Investissement émotionnel du spectateur égal à 0 pour ma part. Il ne suffit malheureusement pas de convoquer des acteurs ayant démontré leur art au bénéfice de projets plus réalistes et ambitieux pour transformer un tournage verbeux en une oeuvre cinématographique. On tombe dès le début dans une mise en scène parisianiste distante, froide où la surécriture enterre l'engagement émotionnel de tout spectateur bienveillant "de base" qui aurait loa chance de vivre au-delà du périph : c'est-à-dire dans le monde. De 2 choses l'une Monsieur Honoré : soit il faut opter pour un mode de description symbolique voire poétique plus dense du rapport entre les êtres humains auquel le théâtre se prête mieux, soit on fait du cinéma dont la vocation est de s'adresser au plus grand nombre et l'écriture s'attache à la spontanéité des situations pour passer des messages profonds véhiculés davantage par la mise en scène que par un texte lu. J'ai cru comprendre qu'il s'agissait d'un film... Bref, cinéma caricatural au possible d'un style verbeux non naturel dont on se demande à qui il s'adresse si ce n'est au réalisateur qui se fait plaisir devant son écritoire. Quand je me livrais à ce défaut adolescent dans mes copies de Terminale, le Professeur écrivait en rouge "Venez-en au fait" : il n'avait pas tort. Je n'avais pas une 50aine d'années et un budget pour monter un film. Passez votre chemin : ennuyeux, non instructif, non engageant.

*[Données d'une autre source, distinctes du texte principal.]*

$ cat src/rtl/scic_io_pkg.sv
// rtl/scic_io_pkg.sv - shared widths and debounce lengths for the SCIC board I/O
package scic_io_pkg;

    localparam int SWITCH_WIDTH          = 4;
    localparam int LED_WIDTH             = 4;
    localparam int DEBOUNCE_CYCLES_SIM   = 4;
    localparam int DEBOUNCE_CYCLES_BOARD = 1_000_000;

    // Counter must hold 0..cycles-1; a single-cycle debounce still needs one bit.
    function automatic int counter_width(input int cycles);
        return (cycles > 1) ? $clog2(cycles) : 1;
    endfunction

endpackage

$ cat src/rtl/debounce_bit.sv
// rtl/debounce_bit.sv - two-flop synchronizer plus run-length debounce for one switch bit
module debounce_bit
    import scic_io_pkg::*;
#(
    parameter int DEBOUNCE_CYCLES = DEBOUNCE_CYCLES_SIM
) (
    input  logic clock,
    input  logic reset,
    input  logic raw,
    output logic stable,
    output logic update
);

    localparam int              CW   = counter_width(DEBOUNCE_CYCLES);
    localparam logic [CW-1:0]   LAST = CW'(DEBOUNCE_CYCLES - 1);

    logic          sync1;
    logic          sync2;
    logic [CW-1:0] cnt;

    // High on the edge where stable takes the new value; decoded from registers only.
    assign update = (sync2 != stable) && (cnt == LAST);

    always_ff @(posedge clock) begin
        if (reset) begin
            sync1  <= 1'b0;
            sync2  <= 1'b0;
            cnt    <= '0;
            stable <= 1'b0;
        end else begin
            sync1 <= raw;
            sync2 <= sync1;
            if (sync2 == stable) begin
                cnt <= '0;
            end else if (update) begin
                stable <= sync2;
                cnt    <= '0;
            end else begin
                cnt <= cnt + 1'b1;
            end
        end
    end

endmodule

$ cat src/rtl/switch_conditioner.sv
// rtl/switch_conditioner.sv - per-bit debounce of raw slide switches with change pulse and pending flag
module switch_conditioner
    import scic_io_pkg::*;
#(
    parameter int WIDTH           = SWITCH_WIDTH,
    parameter int DEBOUNCE_CYCLES = DEBOUNCE_CYCLES_SIM
) (
    input  logic             clock,
    input  logic             reset,
    input  logic [WIDTH-1:0] switches_raw,
    input  logic             switch_ack,
    output logic [WIDTH-1:0] switches,
    output logic             changed,
    output logic             pending
);

    logic [WIDTH-1:0] update_bits;

    for (genvar i = 0; i < WIDTH; i++) begin : g_bit
        debounce_bit #(
            .DEBOUNCE_CYCLES(DEBOUNCE_CYCLES)
        ) u_bit (
            .clock  (clock),
            .reset  (reset),
            .raw    (switches_raw[i]),
            .stable (switches[i]),
            .update (update_bits[i])
        );
    end

    // A new value beats a simultaneous ack so the core never misses it.
    always_ff @(posedge clock) begin
        if (reset) begin
            changed <= 1'b0;
            pending <= 1'b0;
        end else begin
            changed <= |update_bits;
            if (|update_bits) begin
                pending <= 1'b1;
            end else if (switch_ack) begin
                pending <= 1'b0;
            end
        end
    end

endmodule

$ cat config.mk
export PLATFORM = sky130hd
export DESIGN_NAME = switch_conditioner
export DESIGN_NICKNAME = d
export VERILOG_FILES = /design/src/rtl/scic_io_pkg.sv /design/src/rtl/debounce_bit.sv /design/src/rtl/switch_conditioner.sv
export SDC_FILE = /design/constraint.sdc
export NUM_CORES = 1
export LEC_CHECK = 0
export BUFFER_PORTS_ARGS = -buffer_cell sky130_fd_sc_hd__buf_2
export CAP_MARGIN = 5
export CORE_MARGIN = 10
export CORE_UTILIZATION = 50
export CTS_BUF_LIST = sky130_fd_sc_hd__clkbuf_4 sky130_fd_sc_hd__clkbuf_8
export DETAILED_ROUTE_END_ITERATION = 10
export GPL_ROUTABILITY_DRIVEN = 0
export GPL_TIMING_DRIVEN = 0
export HOLD_SLACK_MARGIN = 0.08
export PLACE_DENSITY = 0.79
export SLEW_MARGIN = 10
export SYNTH_ARGS = -nofsm -noshare
export SYNTH_HDL_FRONTEND = slang
export SYNTH_SLANG_ARGS = --single-unit
$ cat constraint.sdc
create_clock -name clock -period 2.6 [get_ports clock]
set_input_delay 0 -clock clock [delete_from_list [all_inputs] [get_ports clock]]
set_output_delay 0 -clock clock [all_outputs]
set_load 0.02 [all_outputs]
# == Word level (Yosys, flattened, before mapping) ==
# Cells that the tools add are included.
# word_totals
reg_bits,22
latchBits,0
ramBits,0
romBits,0
input_bits,7
word_cells,54
mem_count,0
# classes
n_addsub,4
n_mul,0
n_div,0
order_cmp,0
eq_ne,12
shifts,0
muxes,2
bitwise_logic,4
reduce_logical,14
# ops
operator,n
OR reduction 3 bit,4
"adder 2 x 1 -> 2 bit, second input constant",4
"== test 2 bit, second input constant",4
AND reduction 2 bit,4
== test 1 bit,4
logical AND 1 bit,4
!= test 1 bit,4
NOT 1 bit,4
OR reduction 4 bit,1
2-to-1 mux 1 bit,2
nonzero test 2 bit,1

# == Logic depth before layout (Yosys ltp) ==
# depth
depth_word,4
depth_mapped,4

# == Modules after synthesis ==
# From an unflattened synthesis, not the netlist that was laid out.
# unflattened
cells_unflattened,66
hier_area_um2,775.7
# modules_own_cells
mod,instances,cells_per_inst,area_per_inst_um2,seq_area_each_um2
debounce_bit,4,15,173.9,100.1
switch_conditioner,1,6,80.1,40.0

# == Worst setup path after synthesis ==
# No wires, ideal clock.
# synth_timing
path_type,reg2reg
from,register g_bit[2].u_bit.cnt[0]
to,register pending
setup_time_ps,75
arrival_ps,908
path_slack_ps,1618
stages_incl_launch_ff,5
path_buffers,0
synth_period_minus_slack_ps,982
cell_sequence,dfxtp_1 > ha_1 > inv_1 > o22a_1 > a31oi_1
# synth_between
elab_chain_len,4
# synth_lines
item,line_no,text
"start, declared",debounce_bit.sv:19,logic [CW-1:0] cnt;
"start signal, assigned",debounce_bit.sv:39,cnt <= cnt + 1'b1;
== test 2 bit (*),debounce_bit.sv:22,assign update = (sync2 != stable) && (cnt == LAST);
logical AND 1 bit (*),debounce_bit.sv:22,
OR reduction 4 bit (*),switch_conditioner.sv:38,if (|update_bits) begin
2-to-1 mux 1 bit / nonzero test 2 bit (equally long branches),n/a,
"end signal, assigned",switch_conditioner.sv:35,pending <= 1'b0;
"end signal, assigned",switch_conditioner.sv:39,pending <= 1'b1;
"end signal, assigned",switch_conditioner.sv:41,pending <= 1'b0;
"end, declared",switch_conditioner.sv:14,output logic pending
# Every way passes the cells marked *; elsewhere a longest branch is shown, timed or not.
# A chain may end at the register's enable or synchronous reset.

# == Final worst setup path ==
# Ends and elaborated chain as after synthesis.

==> metrics.txt <==
remaining antenna violation count=0; area grow syn2layout=22.6%; mapped cell area=779 um2; H-Tree Depth=1; main combinational cell family by area after synthesis=simple AND/OR/NAND/NOR gates; adder-cell area share of the yosys netlist=6.42%; post-synth net total=80; Tot Pwr=around 0.56 mW; vias in the first global route=554; layout cell share with drive strength beyond 1=23.1%; largest net degree at the start of global routing=13; hold slack=approximately 0.43 ns; outcome=finished, final reports clean; CTS Sinks=22; Hold Buf Count CTS=6; CP Data Arrival Time=between 1 and 1.5 ns; n_diodes=0; P_leak=about 0.4 nW; postcts setup bufs=0; Setup WS post-layout=between 1 and 1.5 ns; post-detail-place hpwl=863 um; die area=3540 um2; Final Critical Period=1.11 ns; 1st-iter DRT viols=6; Syn. warnings=0; DR WL met2=roughly 560 um; Post-Place Cells=just under 100; Fmax=905 MHz; Max Slew Vio Count=0; max layer used=met4; final hold vios=0; core region area=1490 um2; final cell count without fillers=107; Worst Skew=0.00275 ns; Detailed Routing Iterations Pass 1=4; critical path endpoint category=register; simple-gate share of the synthesized area=16.9%; Hold WC Path Type=reg2reg; count of state elements after synthesis=22; final setup fails=0; routed wl met3=97 um; number of buffers created by CTS=3; Post-Syn Area per Cell=11.3 um2; Slew @ Worst Pin=0.483 ns; post-route setup TNS=0 ns; I/O pin cnt=13; gr usage total=8.07%; cells resized by post-CTS repair=0; Netlist cell types=16; GRT overflow=0; input/output buffers=12; final net count=103; max cap viols=0; Max VDD drop=0.421 mV; Slew headroom=about two thirds; post-synth top area share=56.5%; Root Buffer=clkbuf_4; Area contributors post-synth=dfxtp_1, ha_1, nor2b_1; multiplexer share of the synthesized area=5.14%; cell taking the most area after synthesis=dfxtp_1; initial antenna violation count=0; Initial Util=52.4%; Startpoint Class=register; WL met1=579 um; post-synthesis compound-gate area fraction=3.69%; Max Root-Sink Buffers=2; via count=528; CTS tree=done; Post-route DRC=0; post-place setup slack=1.52 ns; ratio of final minimum period to clock period=42.5%; CP Data Required Time=2.84 ns; clk_lat worst skew=0.30 ns; Reg clk slew, reported paths=0.11 ns; xor/xnor share of the synthesized area=4.49%; Synth Instances=69; critical path type=reg2reg; Rows=14; WL/cell=11.8 um; RSZ-0062 raised after global routing=no; first-pass GRT wire length=2190 um; Chip Height=59.5 um; PwrDens=584 nW/um2; CP max FO=4; Die Width=59.5 um; final WL=roughly 1300 um; post-DR vias/cell=4.93; Seq/Total Area, Yosys=between 50% and 60%
-- critical path: stages, from the launching register on --
cell and delay, ns:
dfxtp_1 0.35, ha_1 0.24, inv_1 0.06, o22a_1 0.23, a31oi_1 0.17
-- through the flow --
| stage | utilization [%] | cell area (um2) |
|---|---|---|
| global placement | 57.7 | 860 |
| global route | 64.2 | 956 |
| CTS | 64.2 | 956 |
| detailed placement | 57.7 | 860 |
| finish | 64.2 | 956 |
| floorplan | - | 779 |
-- cell usage after synthesis --
cell type   n
a21oi_1     1
a31oi_1     1
buf_2       1
buf_4       4
clkbuf_1    1
dfxtp_1    22
ha_1        4
inv_1       4
mux2i_1     4
nand2b_1    1
nor2_1      4
nor2b_1     8
nor4_1      4
nor4b_1     4
o22a_1      2
xnor2_1     4
-- worst paths after layout --
path / endpoint / slack (ns) / cells after the start / from
min reg2reg: g_bit[2].u_bit.cnt[0] / 0.43 / 1 / g_bit[2].u_bit.cnt[0]
max reg2reg: pending / 1.49 / 4 / g_bit[2].u_bit.cnt[0]
min: g_bit[2].u_bit.cnt[0] / 0.43 / 1 / g_bit[2].u_bit.cnt[0]
max: pending / 1.49 / 4 / g_bit[2].u_bit.cnt[0]
-- power breakdown --
| group | switching, mW | internal, mW | total, mW |
|---|---|---|---|
| combinational | 0.0112 | 0.0161 | 0.0272 |
| clock | 0.0974 | 0.0855 | 0.183 |
| sequential | 0.00328 | 0.345 | 0.348 |
-- flip-flops by register name, summed over array words and instances, names as in the netlist --
name,count
g_bit.u_bit.stable,4
g_bit.u_bit.sync1,4
g_bit.u_bit.cnt,8
g_bit.u_bit.sync2,4
changed,1
pending,1
-- layout by cell type, fill, tap and decap left out, drive strengths merged, types with 4 or more instances in the layout --
master       count
mux2i            4
nor2b            8
dlygate4sd3      6
clkbuf           5
nor4             4
inv              4
nor2             4
ha               4
nor4b            4
xnor2            4
buf             17
dfxtp           22
-- logic make-up after synthesis --
| group | Yosys count |
|---|---|
| and+or+nand+nor | 21 |
| buffers and inverters | 10 |
| xor gates and xnor gates | 4 |
| DFF | 22 |
| muxes | 4 |
| adders and majority gates | 4 |
| AOI/OAI and AO/OA | 4 |
-- metal layers --
metal,global-route usage [%],up-vias
met5,0,-
met4,5.90,0
met3,3.43,4
met2,13.5,14
met1,7.66,236
li1,-,274
-- area by class of cell --
type,instances,area [um2]
fillers,110,533
flip-flops and latches,22,440
multi-input cells,37,285
repair buffers,18,120
plain buffers,6,38.8
clock buffers,4,36.3
well taps,16,20.0
inverters,4,15.0
(Power assumes the default switching activity.)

Horriblement pompeux, très mal joué. Il n'y a que Vincent Lacoste qui connaisse la différence entre le théâtre et le cinéma ? Il faut quand même avouer que les acteurs ne sont pas aidés par les dialogues. C'est tellement artificiel, creux et chiant que rapidement je ne savais même pas plus ce que je regardais.
Une réalisation découverte, l'histoire est bien, le tour est fait auprès de ce monde, tantôt glauque et triste pour ces personnages homosexuels malades, c'est solennel cette mise en scène, un romantisme réservé et effacé. Le poing sur la table était pour 120 battements par minute, la politique, le monde du travail, Call me by your name pour les personnages aisés à débattre, la discrimination concernée au cœur des sujets et préjugés.
J'ai adoré, Vincent Lacoste est parfait ! L'homophobie persiste encore au XXI siècle et c'est un drame ! Que les homophobes (étriqués d"esprit.... mais c'est un pléonasme) fassent preuve de tolérance et de compréhensions pour les idées qui diffèrent en partie ou totalement des leurs !! Bon scénar, bons acteurs et super film.
Un cran en dessous de l'excellent "120 battements par minute" qui traitait du même sujet, ce film ne manque cependant pas de qualités. C'est surtout la qualité de l'interprétation qui fait la différence, grâce à des acteurs convaincants et sincères. Le ton apparemment léger de l'ensemble, à l'image du personnage interprété avec brio par Vincent Lacoste, contraste avec le drame sourd qui sous-tend le film de bout en bout. Au final, on retiendra surtout l'intensité du récit et des relations entre les personnages. Un beau film à voir.
Les dialogues écrits de façon très littéraires désarçonnent au départ, mais on comprend vite qu'ils servent à désamorcer une représentation réaliste des années sida. À la place, Honoré donne à voir une histoire d'amour aussi tragique que belle, rythmée par une merveilleuse bande sonore. Certainement le meilleur film du réalisateur à ce jour.
Très bien joué et la bonne idée est d'avoir pris des acteurs hétérosexuels, les dialogues sont plutôt savoureux mais je suis resté assez extérieur à l'histoire. Après je peux comprendre que certains aient adoré en arrivant à s'identifier mais ce ne fut pas mon cas.